[Items listed in a dataset]
========================
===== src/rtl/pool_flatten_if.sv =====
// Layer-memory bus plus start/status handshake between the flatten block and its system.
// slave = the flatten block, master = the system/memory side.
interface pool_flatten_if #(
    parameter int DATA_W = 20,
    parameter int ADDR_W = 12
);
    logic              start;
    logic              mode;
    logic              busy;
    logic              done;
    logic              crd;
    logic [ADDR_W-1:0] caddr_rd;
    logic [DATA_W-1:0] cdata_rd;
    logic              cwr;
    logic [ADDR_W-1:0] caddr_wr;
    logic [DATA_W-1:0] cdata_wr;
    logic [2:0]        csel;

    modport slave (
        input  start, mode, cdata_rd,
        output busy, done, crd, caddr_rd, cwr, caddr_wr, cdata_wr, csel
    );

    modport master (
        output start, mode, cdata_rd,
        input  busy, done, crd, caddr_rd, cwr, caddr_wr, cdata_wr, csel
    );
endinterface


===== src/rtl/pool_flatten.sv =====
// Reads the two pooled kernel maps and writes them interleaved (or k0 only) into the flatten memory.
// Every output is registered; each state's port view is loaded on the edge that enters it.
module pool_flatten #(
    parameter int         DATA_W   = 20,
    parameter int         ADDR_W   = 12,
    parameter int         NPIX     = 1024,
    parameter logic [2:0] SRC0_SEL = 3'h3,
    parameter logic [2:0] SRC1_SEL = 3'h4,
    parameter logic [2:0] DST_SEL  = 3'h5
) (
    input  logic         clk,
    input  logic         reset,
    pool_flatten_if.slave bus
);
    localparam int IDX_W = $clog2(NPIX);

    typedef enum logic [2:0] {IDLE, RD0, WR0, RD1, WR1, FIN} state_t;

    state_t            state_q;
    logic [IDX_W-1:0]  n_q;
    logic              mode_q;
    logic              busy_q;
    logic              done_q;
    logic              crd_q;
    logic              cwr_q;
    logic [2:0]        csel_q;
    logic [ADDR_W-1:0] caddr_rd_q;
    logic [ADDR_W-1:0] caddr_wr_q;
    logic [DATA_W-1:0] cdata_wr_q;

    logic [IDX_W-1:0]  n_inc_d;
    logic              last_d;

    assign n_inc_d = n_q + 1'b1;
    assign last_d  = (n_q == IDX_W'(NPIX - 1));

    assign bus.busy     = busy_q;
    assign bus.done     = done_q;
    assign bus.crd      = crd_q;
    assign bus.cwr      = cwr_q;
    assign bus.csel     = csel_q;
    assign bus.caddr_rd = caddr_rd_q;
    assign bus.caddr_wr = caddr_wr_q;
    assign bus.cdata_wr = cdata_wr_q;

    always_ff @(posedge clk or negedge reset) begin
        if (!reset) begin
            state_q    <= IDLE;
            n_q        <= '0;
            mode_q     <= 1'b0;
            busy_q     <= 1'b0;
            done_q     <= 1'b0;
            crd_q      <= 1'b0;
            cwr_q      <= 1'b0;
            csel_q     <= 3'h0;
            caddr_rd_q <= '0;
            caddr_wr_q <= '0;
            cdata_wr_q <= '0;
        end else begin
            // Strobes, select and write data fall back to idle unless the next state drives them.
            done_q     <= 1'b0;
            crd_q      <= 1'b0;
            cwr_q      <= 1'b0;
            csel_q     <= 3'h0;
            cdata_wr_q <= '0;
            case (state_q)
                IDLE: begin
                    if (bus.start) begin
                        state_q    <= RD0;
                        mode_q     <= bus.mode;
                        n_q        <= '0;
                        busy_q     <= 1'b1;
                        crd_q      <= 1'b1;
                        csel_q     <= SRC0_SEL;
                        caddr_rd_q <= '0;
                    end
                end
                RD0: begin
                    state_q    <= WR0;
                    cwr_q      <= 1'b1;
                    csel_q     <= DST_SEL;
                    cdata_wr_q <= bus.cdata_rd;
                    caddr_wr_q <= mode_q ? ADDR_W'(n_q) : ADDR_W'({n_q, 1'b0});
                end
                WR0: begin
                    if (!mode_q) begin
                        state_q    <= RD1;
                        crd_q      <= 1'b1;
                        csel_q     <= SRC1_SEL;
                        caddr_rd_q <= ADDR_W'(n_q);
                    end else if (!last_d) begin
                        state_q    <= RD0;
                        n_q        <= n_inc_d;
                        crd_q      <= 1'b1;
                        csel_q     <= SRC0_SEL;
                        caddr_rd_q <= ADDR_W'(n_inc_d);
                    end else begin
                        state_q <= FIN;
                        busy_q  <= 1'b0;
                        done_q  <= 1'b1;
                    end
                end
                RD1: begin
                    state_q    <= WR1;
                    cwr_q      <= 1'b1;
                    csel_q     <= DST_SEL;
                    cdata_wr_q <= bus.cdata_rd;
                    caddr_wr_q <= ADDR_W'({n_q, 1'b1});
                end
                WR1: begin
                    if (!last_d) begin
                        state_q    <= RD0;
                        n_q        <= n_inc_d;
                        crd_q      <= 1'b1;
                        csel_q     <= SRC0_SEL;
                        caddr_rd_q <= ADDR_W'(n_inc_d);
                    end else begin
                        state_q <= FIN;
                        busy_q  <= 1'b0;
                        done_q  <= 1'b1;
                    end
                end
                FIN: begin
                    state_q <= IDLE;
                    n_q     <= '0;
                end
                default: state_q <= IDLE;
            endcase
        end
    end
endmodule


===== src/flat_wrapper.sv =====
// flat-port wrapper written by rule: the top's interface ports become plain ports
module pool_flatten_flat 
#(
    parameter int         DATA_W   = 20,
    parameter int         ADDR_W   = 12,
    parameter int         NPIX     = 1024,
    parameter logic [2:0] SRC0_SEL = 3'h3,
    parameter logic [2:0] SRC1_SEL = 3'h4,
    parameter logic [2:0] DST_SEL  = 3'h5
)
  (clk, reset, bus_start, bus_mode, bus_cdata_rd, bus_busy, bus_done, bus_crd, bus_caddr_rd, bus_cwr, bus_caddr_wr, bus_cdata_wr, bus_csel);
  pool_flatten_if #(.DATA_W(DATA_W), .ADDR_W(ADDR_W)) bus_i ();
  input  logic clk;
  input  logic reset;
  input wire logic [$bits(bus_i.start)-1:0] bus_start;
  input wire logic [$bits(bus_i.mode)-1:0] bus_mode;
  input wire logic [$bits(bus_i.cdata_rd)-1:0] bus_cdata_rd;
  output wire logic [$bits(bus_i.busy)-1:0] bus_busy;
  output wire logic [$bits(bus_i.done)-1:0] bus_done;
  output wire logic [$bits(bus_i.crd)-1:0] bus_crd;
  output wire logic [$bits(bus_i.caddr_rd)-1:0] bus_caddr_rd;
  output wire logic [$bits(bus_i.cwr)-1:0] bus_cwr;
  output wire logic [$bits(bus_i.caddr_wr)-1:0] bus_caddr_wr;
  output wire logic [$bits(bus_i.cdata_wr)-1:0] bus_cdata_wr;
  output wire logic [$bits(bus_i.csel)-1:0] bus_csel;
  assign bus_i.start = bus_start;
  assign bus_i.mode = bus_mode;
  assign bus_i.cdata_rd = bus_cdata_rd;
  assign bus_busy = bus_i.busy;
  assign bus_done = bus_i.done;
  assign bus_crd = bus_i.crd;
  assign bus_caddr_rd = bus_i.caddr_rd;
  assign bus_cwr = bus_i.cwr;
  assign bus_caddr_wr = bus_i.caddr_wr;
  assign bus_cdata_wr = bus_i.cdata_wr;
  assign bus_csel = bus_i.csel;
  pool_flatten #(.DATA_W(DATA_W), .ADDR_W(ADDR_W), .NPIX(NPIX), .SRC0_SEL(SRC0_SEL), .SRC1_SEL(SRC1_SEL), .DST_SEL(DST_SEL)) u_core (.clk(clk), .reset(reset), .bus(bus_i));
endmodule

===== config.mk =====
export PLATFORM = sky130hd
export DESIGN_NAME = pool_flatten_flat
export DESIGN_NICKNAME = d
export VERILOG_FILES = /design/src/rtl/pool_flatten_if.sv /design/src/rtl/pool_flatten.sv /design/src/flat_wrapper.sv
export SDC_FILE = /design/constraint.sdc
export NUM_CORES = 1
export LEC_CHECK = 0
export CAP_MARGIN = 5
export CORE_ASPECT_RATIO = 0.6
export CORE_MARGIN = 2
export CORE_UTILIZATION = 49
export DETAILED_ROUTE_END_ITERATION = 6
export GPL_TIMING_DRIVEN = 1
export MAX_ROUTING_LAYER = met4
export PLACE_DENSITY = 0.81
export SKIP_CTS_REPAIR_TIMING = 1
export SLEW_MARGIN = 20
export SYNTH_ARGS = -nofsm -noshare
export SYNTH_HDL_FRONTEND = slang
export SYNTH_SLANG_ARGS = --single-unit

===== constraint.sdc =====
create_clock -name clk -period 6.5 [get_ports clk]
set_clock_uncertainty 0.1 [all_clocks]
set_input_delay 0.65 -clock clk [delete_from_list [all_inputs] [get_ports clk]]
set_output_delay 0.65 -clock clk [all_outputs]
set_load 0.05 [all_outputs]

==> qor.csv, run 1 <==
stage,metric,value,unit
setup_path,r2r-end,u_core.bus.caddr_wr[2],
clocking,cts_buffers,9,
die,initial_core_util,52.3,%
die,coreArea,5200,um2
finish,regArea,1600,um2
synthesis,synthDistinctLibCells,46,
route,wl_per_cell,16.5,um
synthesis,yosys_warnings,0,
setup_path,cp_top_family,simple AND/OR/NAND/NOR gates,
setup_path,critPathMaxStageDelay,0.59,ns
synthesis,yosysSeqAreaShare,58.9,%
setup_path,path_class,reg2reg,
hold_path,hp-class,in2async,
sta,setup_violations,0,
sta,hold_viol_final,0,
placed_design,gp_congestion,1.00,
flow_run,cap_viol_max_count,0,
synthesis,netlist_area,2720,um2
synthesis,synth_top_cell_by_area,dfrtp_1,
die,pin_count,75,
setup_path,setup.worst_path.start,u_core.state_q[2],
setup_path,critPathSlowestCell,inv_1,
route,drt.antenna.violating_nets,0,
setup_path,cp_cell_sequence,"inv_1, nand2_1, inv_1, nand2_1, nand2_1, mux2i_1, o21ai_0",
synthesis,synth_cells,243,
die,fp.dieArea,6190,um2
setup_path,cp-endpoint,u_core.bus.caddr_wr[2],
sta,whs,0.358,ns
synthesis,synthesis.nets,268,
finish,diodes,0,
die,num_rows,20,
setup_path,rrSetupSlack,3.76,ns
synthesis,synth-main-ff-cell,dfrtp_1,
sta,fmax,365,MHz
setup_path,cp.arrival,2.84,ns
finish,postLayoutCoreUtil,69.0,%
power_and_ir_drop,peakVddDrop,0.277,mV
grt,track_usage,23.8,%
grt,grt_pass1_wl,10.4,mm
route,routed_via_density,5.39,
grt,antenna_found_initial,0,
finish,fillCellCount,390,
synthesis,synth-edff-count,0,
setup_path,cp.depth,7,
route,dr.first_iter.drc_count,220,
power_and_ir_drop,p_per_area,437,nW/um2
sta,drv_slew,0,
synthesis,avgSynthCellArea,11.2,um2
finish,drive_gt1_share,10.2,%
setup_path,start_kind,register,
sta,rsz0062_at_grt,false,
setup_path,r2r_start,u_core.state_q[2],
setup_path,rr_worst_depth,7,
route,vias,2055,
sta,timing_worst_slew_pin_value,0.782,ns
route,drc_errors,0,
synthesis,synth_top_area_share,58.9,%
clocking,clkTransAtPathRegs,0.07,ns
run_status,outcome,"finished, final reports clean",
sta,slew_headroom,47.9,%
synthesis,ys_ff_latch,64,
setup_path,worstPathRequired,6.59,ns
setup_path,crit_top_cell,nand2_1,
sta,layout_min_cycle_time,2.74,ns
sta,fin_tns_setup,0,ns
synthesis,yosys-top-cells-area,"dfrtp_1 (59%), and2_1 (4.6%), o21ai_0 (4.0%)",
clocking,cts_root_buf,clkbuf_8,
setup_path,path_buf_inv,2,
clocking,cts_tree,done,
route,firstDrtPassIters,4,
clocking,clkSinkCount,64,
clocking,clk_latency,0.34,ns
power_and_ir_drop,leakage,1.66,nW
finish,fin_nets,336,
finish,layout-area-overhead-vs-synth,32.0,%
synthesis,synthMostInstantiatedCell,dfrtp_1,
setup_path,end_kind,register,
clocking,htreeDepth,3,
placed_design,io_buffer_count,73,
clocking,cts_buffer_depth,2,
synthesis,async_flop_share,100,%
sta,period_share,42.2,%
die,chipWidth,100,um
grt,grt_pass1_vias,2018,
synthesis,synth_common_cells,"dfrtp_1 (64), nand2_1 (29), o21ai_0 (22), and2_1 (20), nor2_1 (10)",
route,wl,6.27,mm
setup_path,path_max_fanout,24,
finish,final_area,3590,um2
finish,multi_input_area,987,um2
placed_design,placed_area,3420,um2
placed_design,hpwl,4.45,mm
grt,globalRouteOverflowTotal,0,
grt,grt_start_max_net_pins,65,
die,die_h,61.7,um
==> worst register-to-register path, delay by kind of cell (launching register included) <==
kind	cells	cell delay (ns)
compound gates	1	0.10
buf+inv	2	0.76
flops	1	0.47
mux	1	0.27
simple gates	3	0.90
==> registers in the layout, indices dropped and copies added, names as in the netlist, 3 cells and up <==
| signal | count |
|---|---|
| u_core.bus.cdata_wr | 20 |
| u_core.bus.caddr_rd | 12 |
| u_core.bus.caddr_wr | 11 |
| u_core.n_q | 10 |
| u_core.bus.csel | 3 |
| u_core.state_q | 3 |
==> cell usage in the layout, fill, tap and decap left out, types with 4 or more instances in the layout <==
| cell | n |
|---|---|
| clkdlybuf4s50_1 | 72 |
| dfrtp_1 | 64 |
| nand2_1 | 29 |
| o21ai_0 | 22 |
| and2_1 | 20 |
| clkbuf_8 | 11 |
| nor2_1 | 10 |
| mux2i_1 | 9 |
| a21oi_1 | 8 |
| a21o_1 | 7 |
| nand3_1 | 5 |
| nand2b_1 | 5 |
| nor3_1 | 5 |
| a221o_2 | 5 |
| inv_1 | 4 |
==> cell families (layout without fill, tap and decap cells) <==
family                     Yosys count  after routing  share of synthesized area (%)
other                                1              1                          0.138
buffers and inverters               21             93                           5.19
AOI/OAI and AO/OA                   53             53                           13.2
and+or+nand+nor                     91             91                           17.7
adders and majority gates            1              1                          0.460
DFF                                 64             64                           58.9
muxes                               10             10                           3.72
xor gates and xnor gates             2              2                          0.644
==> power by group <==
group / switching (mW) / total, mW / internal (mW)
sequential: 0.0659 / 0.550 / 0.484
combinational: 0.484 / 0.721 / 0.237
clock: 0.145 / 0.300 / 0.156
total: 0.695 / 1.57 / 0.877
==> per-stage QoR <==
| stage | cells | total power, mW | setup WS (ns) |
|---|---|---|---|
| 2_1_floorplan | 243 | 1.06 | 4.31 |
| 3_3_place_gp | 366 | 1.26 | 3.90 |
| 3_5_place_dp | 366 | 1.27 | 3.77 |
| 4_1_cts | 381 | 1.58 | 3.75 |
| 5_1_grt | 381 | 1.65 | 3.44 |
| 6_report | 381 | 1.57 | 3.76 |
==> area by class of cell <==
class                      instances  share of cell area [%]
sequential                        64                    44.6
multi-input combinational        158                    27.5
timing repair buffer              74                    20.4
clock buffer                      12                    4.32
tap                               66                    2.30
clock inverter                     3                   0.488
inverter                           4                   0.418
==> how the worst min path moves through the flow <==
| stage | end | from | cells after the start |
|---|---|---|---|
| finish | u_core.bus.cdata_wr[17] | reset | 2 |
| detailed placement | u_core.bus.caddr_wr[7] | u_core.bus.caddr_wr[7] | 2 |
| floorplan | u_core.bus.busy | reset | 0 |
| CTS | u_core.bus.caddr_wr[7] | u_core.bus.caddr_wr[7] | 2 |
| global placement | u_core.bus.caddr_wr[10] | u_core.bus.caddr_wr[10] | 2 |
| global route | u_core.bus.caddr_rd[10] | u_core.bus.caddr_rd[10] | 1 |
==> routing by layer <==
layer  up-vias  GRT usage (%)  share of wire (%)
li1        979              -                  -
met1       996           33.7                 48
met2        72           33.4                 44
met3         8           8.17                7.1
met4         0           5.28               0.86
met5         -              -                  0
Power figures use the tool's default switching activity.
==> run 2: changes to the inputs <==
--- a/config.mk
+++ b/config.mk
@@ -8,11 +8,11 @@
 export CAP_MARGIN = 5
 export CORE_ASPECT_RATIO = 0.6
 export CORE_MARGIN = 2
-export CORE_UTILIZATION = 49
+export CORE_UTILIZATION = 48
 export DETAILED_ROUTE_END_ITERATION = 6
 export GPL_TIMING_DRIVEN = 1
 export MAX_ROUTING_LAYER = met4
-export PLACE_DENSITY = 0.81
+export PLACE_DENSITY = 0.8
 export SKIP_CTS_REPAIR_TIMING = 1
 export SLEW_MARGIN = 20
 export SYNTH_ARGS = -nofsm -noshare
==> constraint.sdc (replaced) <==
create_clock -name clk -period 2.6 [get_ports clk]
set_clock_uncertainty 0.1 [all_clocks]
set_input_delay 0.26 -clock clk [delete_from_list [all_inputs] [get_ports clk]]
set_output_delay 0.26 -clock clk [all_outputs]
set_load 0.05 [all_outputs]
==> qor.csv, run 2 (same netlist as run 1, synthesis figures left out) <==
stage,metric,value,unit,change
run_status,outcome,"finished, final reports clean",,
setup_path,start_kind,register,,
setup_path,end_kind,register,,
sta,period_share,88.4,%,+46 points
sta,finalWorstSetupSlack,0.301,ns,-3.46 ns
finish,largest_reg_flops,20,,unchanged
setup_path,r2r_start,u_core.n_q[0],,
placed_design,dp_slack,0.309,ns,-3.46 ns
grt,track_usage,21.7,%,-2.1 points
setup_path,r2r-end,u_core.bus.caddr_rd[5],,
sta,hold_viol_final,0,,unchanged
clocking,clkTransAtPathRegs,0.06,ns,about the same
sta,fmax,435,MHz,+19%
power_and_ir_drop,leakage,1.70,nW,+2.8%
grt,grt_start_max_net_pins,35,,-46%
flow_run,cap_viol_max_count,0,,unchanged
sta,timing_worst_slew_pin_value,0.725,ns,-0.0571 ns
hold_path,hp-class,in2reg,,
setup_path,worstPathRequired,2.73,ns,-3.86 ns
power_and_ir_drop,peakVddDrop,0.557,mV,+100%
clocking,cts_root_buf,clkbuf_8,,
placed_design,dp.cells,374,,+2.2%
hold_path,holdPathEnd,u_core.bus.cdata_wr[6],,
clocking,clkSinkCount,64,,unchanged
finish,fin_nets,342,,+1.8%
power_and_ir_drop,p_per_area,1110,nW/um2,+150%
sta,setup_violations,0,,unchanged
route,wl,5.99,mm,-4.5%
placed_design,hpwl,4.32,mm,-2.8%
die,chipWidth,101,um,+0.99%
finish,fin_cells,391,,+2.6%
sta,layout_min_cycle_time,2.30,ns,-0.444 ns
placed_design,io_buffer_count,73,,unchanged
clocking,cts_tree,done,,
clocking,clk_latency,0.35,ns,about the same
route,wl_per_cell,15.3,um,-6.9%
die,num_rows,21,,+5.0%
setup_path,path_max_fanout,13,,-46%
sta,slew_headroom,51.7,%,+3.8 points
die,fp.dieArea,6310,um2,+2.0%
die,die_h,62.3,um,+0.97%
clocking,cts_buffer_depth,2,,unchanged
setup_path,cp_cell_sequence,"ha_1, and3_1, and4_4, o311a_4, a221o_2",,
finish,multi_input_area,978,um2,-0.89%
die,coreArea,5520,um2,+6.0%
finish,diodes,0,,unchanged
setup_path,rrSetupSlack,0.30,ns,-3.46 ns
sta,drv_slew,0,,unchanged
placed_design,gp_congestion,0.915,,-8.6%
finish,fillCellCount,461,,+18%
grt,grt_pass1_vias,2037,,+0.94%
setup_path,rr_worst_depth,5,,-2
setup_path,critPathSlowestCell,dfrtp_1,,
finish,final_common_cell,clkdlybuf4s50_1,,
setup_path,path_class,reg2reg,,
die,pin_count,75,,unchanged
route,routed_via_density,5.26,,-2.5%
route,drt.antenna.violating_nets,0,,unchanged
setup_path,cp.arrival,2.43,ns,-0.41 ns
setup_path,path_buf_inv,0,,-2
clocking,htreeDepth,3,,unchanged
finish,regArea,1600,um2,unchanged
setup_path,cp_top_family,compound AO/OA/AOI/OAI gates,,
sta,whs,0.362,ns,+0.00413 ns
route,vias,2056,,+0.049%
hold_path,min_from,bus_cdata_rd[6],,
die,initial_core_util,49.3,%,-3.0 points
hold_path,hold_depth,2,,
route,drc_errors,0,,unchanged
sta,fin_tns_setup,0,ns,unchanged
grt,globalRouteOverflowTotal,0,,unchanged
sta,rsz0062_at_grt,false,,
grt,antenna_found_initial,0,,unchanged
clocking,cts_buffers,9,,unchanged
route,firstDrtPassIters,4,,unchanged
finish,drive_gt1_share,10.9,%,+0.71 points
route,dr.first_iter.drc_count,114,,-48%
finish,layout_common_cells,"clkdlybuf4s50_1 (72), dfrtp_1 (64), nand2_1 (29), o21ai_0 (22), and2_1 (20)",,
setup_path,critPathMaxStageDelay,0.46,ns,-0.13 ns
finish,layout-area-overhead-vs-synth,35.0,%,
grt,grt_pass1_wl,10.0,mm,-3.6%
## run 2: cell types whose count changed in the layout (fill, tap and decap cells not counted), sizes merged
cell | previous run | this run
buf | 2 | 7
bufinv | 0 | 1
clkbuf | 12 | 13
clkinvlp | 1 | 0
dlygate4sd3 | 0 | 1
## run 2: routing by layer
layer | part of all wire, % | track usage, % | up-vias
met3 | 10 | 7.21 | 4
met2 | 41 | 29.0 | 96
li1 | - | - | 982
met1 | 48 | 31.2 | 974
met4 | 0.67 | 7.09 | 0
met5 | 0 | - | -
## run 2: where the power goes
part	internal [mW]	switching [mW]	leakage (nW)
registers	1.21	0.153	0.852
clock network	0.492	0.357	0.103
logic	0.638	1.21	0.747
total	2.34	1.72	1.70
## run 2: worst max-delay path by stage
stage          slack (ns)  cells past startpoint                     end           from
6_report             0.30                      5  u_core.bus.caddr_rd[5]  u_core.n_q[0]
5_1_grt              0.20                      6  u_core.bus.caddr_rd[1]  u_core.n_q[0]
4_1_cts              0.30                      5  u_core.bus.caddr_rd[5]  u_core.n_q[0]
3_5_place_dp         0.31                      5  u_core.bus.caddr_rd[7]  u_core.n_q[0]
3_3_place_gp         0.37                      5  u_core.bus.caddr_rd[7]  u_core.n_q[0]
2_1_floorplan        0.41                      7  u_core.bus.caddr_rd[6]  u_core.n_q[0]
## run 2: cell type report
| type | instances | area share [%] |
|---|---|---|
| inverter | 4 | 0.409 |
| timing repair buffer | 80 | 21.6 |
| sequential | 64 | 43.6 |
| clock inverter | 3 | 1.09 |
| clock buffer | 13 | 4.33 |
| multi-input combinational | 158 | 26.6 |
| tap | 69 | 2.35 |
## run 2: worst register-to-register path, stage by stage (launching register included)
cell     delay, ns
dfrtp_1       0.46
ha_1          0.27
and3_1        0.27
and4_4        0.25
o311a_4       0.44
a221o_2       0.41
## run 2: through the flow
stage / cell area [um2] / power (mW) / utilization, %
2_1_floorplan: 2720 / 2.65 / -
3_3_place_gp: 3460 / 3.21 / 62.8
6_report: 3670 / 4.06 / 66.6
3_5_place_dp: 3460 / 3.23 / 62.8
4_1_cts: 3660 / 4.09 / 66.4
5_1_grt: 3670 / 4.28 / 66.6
========================
- [Activity] Starting at the line above that holds "buf | 2 | 7" and ending at the line that holds "13 | 4.33 |", transcribe each line exactly and include no other lines.

- [Answer section]
buf | 2 | 7
bufinv | 0 | 1
clkbuf | 12 | 13
clkinvlp | 1 | 0
dlygate4sd3 | 0 | 1
## run 2: routing by layer
layer | part of all wire, % | track usage, % | up-vias
met3 | 10 | 7.21 | 4
met2 | 41 | 29.0 | 96
li1 | - | - | 982
met1 | 48 | 31.2 | 974
met4 | 0.67 | 7.09 | 0
met5 | 0 | - | -
## run 2: where the power goes
part	internal [mW]	switching [mW]	leakage (nW)
registers	1.21	0.153	0.852
clock network	0.492	0.357	0.103
logic	0.638	1.21	0.747
total	2.34	1.72	1.70
## run 2: worst max-delay path by stage
stage          slack (ns)  cells past startpoint                     end           from
6_report             0.30                      5  u_core.bus.caddr_rd[5]  u_core.n_q[0]
5_1_grt              0.20                      6  u_core.bus.caddr_rd[1]  u_core.n_q[0]
4_1_cts              0.30                      5  u_core.bus.caddr_rd[5]  u_core.n_q[0]
3_5_place_dp         0.31                      5  u_core.bus.caddr_rd[7]  u_core.n_q[0]
3_3_place_gp         0.37                      5  u_core.bus.caddr_rd[7]  u_core.n_q[0]
2_1_floorplan        0.41                      7  u_core.bus.caddr_rd[6]  u_core.n_q[0]
## run 2: cell type report
| type | instances | area share [%] |
|---|---|---|
| inverter | 4 | 0.409 |
| timing repair buffer | 80 | 21.6 |
| sequential | 64 | 43.6 |
| clock inverter | 3 | 1.09 |
| clock buffer | 13 | 4.33 |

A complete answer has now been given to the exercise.